Gallo and Abimiku opened the International Center for Scientific Culture—World Laboratory AIDS Research Center in Jos. Whilst Abimiku had planned to isolate a particular strain of HIV, she found she had to concentrate on basic screening and community education. Eventually, she studied the HIV strain that is prevalent in Nigeria; identifying that it was the non-B subtype related to the HIV subtype G. Abimiku called for African strains to be included in AIDS Vaccine studies. In 2004 she helped to establish a partnership with Nigeria using funding from the President's Emergency Plan for AIDS Relief (PEPFAR). Abimiku studies the role of HIV in disease pathogenesis and the effects of tuberculosis (TB) and HIV co-infection. She has considered the molecular epidemiology and evolution of subtypes and resistance of HIV, the development of cohorts for HIV epidemiological studies and the epidemiology of selected viruses.

People in Nigeria are most likely to suffer more from this TB and HIV in the world, which makes them more likely to suffer from multi-drug-resistant tuberculosis (MDR-TB), an airborne disease. In 2010 Abimiku and the Institute of Human Virology Nigeria opened a Biosafety Level-3 laboratory, the first of its kind in Africa, to research the prevalence of MDR-TB. The laboratory, which is containerised with pre-filters to withstand the dry and dusty winds can also assess for extremely drug-resistant TB (XDRTB). It includes a negatively pressurised laboratory that allows for the handling of infectious agents. This laboratory supported the UNAIDS 90-90-90 targets and early diagnosis.

In 2012 Abimiku developed an International Society for Biological and Environmental Repositories (IBSER) repository that can process and store biological samples. The repository was supported by the National Institutes of Health Human Heredity and Health in Africa (H3 Africa) program, which was initiated by Charles Rotimi.

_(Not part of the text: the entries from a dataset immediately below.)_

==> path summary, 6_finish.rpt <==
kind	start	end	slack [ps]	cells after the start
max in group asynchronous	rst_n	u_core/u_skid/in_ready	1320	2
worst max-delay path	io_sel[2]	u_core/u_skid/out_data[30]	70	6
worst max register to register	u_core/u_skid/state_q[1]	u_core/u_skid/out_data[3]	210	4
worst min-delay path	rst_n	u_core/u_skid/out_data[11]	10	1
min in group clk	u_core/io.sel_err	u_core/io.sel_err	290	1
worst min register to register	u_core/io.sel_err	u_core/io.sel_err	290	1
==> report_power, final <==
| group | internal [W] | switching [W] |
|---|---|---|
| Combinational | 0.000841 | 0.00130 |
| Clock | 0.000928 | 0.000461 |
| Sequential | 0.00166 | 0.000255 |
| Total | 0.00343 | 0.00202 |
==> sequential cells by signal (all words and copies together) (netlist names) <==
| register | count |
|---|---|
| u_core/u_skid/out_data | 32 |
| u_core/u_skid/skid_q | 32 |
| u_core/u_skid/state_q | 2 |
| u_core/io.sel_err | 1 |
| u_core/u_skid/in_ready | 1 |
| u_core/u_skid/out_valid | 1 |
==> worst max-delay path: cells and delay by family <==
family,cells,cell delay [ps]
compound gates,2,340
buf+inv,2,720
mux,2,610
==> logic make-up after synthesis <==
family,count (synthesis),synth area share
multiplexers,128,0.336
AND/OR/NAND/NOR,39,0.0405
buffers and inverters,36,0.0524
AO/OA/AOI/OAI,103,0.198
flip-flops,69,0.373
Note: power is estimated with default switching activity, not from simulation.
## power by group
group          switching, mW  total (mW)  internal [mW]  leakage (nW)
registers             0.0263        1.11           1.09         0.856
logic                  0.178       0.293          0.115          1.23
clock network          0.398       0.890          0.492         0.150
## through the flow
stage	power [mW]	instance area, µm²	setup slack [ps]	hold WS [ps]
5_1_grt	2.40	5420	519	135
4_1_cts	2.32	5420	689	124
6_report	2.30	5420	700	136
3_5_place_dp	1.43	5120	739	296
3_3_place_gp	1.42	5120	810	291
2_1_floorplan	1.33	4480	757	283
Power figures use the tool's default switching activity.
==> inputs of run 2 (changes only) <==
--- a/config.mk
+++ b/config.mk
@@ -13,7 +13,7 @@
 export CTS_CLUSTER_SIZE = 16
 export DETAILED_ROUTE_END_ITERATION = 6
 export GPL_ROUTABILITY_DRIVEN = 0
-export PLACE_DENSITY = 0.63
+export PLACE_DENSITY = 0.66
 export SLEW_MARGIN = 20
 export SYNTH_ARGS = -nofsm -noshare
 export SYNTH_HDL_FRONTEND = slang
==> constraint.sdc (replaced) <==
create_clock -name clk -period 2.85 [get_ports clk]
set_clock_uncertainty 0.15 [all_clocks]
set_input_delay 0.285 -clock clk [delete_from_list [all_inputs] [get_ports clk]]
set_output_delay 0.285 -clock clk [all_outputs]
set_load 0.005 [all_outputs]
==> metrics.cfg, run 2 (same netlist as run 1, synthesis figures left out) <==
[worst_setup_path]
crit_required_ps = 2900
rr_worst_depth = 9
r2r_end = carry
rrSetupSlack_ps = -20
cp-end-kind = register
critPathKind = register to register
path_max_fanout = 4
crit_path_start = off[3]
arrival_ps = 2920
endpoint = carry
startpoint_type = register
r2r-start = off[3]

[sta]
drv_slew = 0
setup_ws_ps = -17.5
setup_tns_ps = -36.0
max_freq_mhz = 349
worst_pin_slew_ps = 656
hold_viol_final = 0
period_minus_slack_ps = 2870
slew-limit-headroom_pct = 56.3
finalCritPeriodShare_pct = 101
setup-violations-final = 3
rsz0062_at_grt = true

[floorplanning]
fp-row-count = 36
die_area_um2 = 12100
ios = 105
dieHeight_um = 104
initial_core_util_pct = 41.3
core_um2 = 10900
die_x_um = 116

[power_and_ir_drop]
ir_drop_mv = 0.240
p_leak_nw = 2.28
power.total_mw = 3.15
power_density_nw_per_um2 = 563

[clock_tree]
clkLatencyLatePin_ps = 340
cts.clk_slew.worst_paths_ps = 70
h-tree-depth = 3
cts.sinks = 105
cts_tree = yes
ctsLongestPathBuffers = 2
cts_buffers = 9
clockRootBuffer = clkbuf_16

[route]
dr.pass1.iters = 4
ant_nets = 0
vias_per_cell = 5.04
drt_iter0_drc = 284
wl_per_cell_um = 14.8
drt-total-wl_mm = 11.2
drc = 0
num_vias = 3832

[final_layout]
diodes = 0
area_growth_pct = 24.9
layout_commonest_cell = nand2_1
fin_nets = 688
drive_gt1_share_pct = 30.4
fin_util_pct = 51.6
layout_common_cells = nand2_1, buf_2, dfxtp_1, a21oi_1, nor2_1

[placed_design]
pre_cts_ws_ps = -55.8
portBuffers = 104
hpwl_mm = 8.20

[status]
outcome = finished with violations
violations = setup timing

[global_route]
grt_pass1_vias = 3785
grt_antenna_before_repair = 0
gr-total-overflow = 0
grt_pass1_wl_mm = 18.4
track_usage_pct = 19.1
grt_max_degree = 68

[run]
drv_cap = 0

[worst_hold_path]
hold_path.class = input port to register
File: src/rtl/hazard_stall_unit.sv
// Pipeline hold/flush controller: load-use stall, taken-branch flush, mul/div EX occupancy,
// plus a saturating count of cycles in which the PC was held.
module hazard_stall_unit #(
  parameter int MULDIV_CYCLES = 4,
  parameter int CNT_W         = 16
) (
  input  logic             clk,
  input  logic             rst,
  input  logic [4:0]       ID_rs,
  input  logic [4:0]       ID_rt,
  input  logic             ID_uses_rt,
  input  logic [4:0]       EX_rd,
  input  logic             EX_MemRead,
  input  logic             EX_MulDiv,
  input  logic             branch_taken,
  output logic             PCWrite,
  output logic             IFID_Write,
  output logic             IFID_Flush,
  output logic             IDEX_Write,
  output logic             IDEX_Bubble,
  output logic             EXMEM_Bubble,
  output logic             busy,
  output logic [CNT_W-1:0] stall_count
);

  typedef enum logic {RUN, MULDIV_BUSY} state_t;

  localparam int            CW      = 5;
  localparam logic [CW-1:0] MD_LOAD = CW'(MULDIV_CYCLES - 1);

  state_t        state;
  logic [CW-1:0] cnt;
  logic          lu;
  logic          go_busy;

  assign lu = EX_MemRead && (EX_rd != 5'd0) &&
              ((EX_rd == ID_rs) || (ID_uses_rt && (EX_rd == ID_rt)));

  always_comb begin
    // NOTE: every output gets its default first so no path can infer a latch.
    PCWrite      = 1'b1;
    IFID_Write   = 1'b1;
    IDEX_Write   = 1'b1;
    IFID_Flush   = 1'b0;
    IDEX_Bubble  = 1'b0;
    EXMEM_Bubble = 1'b0;
    go_busy      = 1'b0;

    if (rst) begin
      PCWrite      = 1'b0;
      IFID_Write   = 1'b0;
      IDEX_Write   = 1'b0;
      IFID_Flush   = 1'b1;
      IDEX_Bubble  = 1'b1;
      EXMEM_Bubble = 1'b1;
    end else if (state == MULDIV_BUSY) begin
      // Only cnt matters here, so garbage on the hazard inputs cannot leak out.
      if (cnt > CW'(1)) begin
        PCWrite      = 1'b0;
        IFID_Write   = 1'b0;
        IDEX_Write   = 1'b0;
        EXMEM_Bubble = 1'b1;
      end
    end else if (branch_taken) begin
      IFID_Flush  = 1'b1;
      IDEX_Bubble = 1'b1;
    end else if (EX_MulDiv) begin
      if (MULDIV_CYCLES > 1) begin
        PCWrite      = 1'b0;
        IFID_Write   = 1'b0;
        IDEX_Write   = 1'b0;
        EXMEM_Bubble = 1'b1;
        go_busy      = 1'b1;
      end
    end else if (lu) begin
      // IDEX_Write stays high so the NOP actually lands in ID/EX.
      PCWrite     = 1'b0;
      IFID_Write  = 1'b0;
      IDEX_Bubble = 1'b1;
    end
  end

  always_ff @(posedge clk) begin
    // NOTE: state registers use non-blocking assignments so all update together at the edge.
    if (rst) begin
      state       <= RUN;
      cnt         <= '0;
      busy        <= 1'b0;
      stall_count <= '0;
    end else begin
      if (!PCWrite && (stall_count != {CNT_W{1'b1}}))
        stall_count <= stall_count + 1'b1;

      case (state)
        RUN: begin
          if (go_busy) begin
            state <= MULDIV_BUSY;
            cnt   <= MD_LOAD;
            busy  <= 1'b1;
          end
        end
        MULDIV_BUSY: begin
          if (cnt > CW'(1)) begin
            cnt <= cnt - 1'b1;
          end else begin
            state <= RUN;
            cnt   <= '0;
            busy  <= 1'b0;
          end
        end
        default: begin
          state <= RUN;
          cnt   <= '0;
          busy  <= 1'b0;
        end
      endcase
    end
  end

endmodule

She has been involved with the PEPFAR transition to a situation where local governments and indigenous organisations are responsible for caring for d individuals. The Institute of Human Virology Nigeria is acting to support the move toward local ownership. In 2018 she co-founded the International Research Centre of Excellence located in the Institute of Human Virology Nigeria. The centre will focus on building the capacity of African scientists as well as supporting research that affects the country.

=== Academic service ===
Abimiku is a member of the advisory group of the University of Cape Town and the World Health Organization Research and Development Blueprint. She served as the chair of the board of the African Society of Laboratory Medicine, as well as a member of the board of the Nigerian Institute of Medical Research. She previously served on the World Health Organization HIV vaccine advisory committee and AIDS Vaccine program. She serves on the Wellcome Trust Longitudinal Population Studies Committee.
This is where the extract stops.